Textes

Théophile Barbu, 2005

Aurélie Brame met en scène le théâtre charnel des nourritures terrestres. Farce ou drame, tout se joue sur la toile, espace à la fois public et propice aux représentations intimes. Dans les premières œuvres, le spectateur était invité à des garden-parties et des repas pantagruéliques. Convives, quartiers de viande et feuilles de salade s’entremêlaient dans le vertige des festivités. Bientôt le regard n’échappait plus à la crainte d’être partie prenante d’un rite cannibale. Les peintures des années 2002-2004 renouent avec la tradition des « Vanités ». Saturé de rouges et de bruns, le tableau est plus rempli qu’un garde-manger. L’heure est aux nourritures relevées, car l’artiste joue également des noirs, et les chairs prennent des tons faisandés. Au spectateur d’évoluer en philosophe dans cet univers où l’abondance, la volupté ne peuvent être plus près du rebut inévitable. Une nouvelle énigme surgit dans les toiles les plus récentes.

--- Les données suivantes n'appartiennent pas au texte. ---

--- config.mk ---
export PLATFORM = sky130hd
export DESIGN_NAME = brc_unit
export DESIGN_NICKNAME = d
export VERILOG_FILES = /design/src/rtl/brc_pkg.sv /design/src/rtl/brc_cond_eval.sv /design/src/rtl/brc_target_gen.sv /design/src/rtl/brc_redirect_ctl.sv /design/src/rtl/brc_unit.sv
export SDC_FILE = /design/constraint.sdc
export NUM_CORES = 1
export LEC_CHECK = 0
export BUFFER_PORTS_ARGS = -buffer_cell sky130_fd_sc_hd__buf_2
export CAP_MARGIN = 10
export CORE_MARGIN = 1.5
export CORE_UTILIZATION = 40
export DETAILED_ROUTE_END_ITERATION = 12
export GPL_TIMING_DRIVEN = 0
export PLACE_DENSITY = 0.79
export SLEW_MARGIN = 10
export SYNTH_ARGS = -nofsm -noshare
export SYNTH_HDL_FRONTEND = slang
export SYNTH_HIERARCHICAL = 1
export SYNTH_SLANG_ARGS = --single-unit
--- constraint.sdc ---
create_clock -name clk -period 4.7 [get_ports clk]
set_input_delay 0.47 -clock clk [delete_from_list [all_inputs] [get_ports clk]]
set_output_delay 0.47 -clock clk [all_outputs]
set_load 0.02 [all_outputs]
--- src/rtl/brc_pkg.sv ---
package brc_pkg;
  localparam int unsigned FLAG_IDX_W = 3;
  localparam int unsigned IDX_Z = 0;
  localparam int unsigned IDX_C = 1;
  localparam int unsigned IDX_N = 2;

  localparam int unsigned CC_ZCLR = 0;
  localparam int unsigned CC_ZSET = 1;
  localparam int unsigned CC_FCLR = 2;
  localparam int unsigned CC_FSET = 3;
  localparam int unsigned CC_SELN = 4;

  typedef logic [FLAG_IDX_W-1:0] flag_idx_t;

  function automatic flag_idx_t pack_flags(input logic z, input logic c, input logic n);
    flag_idx_t f;
    f        = '0;
    f[IDX_Z] = z;
    f[IDX_C] = c;
    f[IDX_N] = n;
    return f;
  endfunction
endpackage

Les métamorphoses organiques constituent toujours le thème central, mais servi cette fois par des compositions lumineuses, épurées, toutes en joies colorées. Fiction ! précise non sans malice l’artiste dans les titres de ses œuvres. Tant il est vrai que les fruits de la nature offrent rarement, en peinture, cet optimisme convaincant. On sait combien, dans les Arts Plastiques, la Beauté, désacralisée, n’est plus acceptée qu’explosive, pour ne pas dire suicidaire. Elle survit néanmoins dans l’imaginaire des peintres. Opérée d’urgence chez Aurélie Brame, un peu charcutée, elle se réincarne dans des compositions toutes mentales. Comment décrire en effet ces peintures à l’échelle incertaine ? S’imaginant entrer dans un paysage, le spectateur se retrouve au milieu d’une nature morte, entre dais, vasques et cornes. Décor somptueux mais d’un classicisme vite contrarié car une volaille présentée sur un plat s’ingénue à mimer l’étreinte d’un accouplement. L’œil ne cesse de chercher des repères dans ces fictions de plus en plus indicibles. Quête où il met beaucoup de lui-même et qui le transforme en narrateur.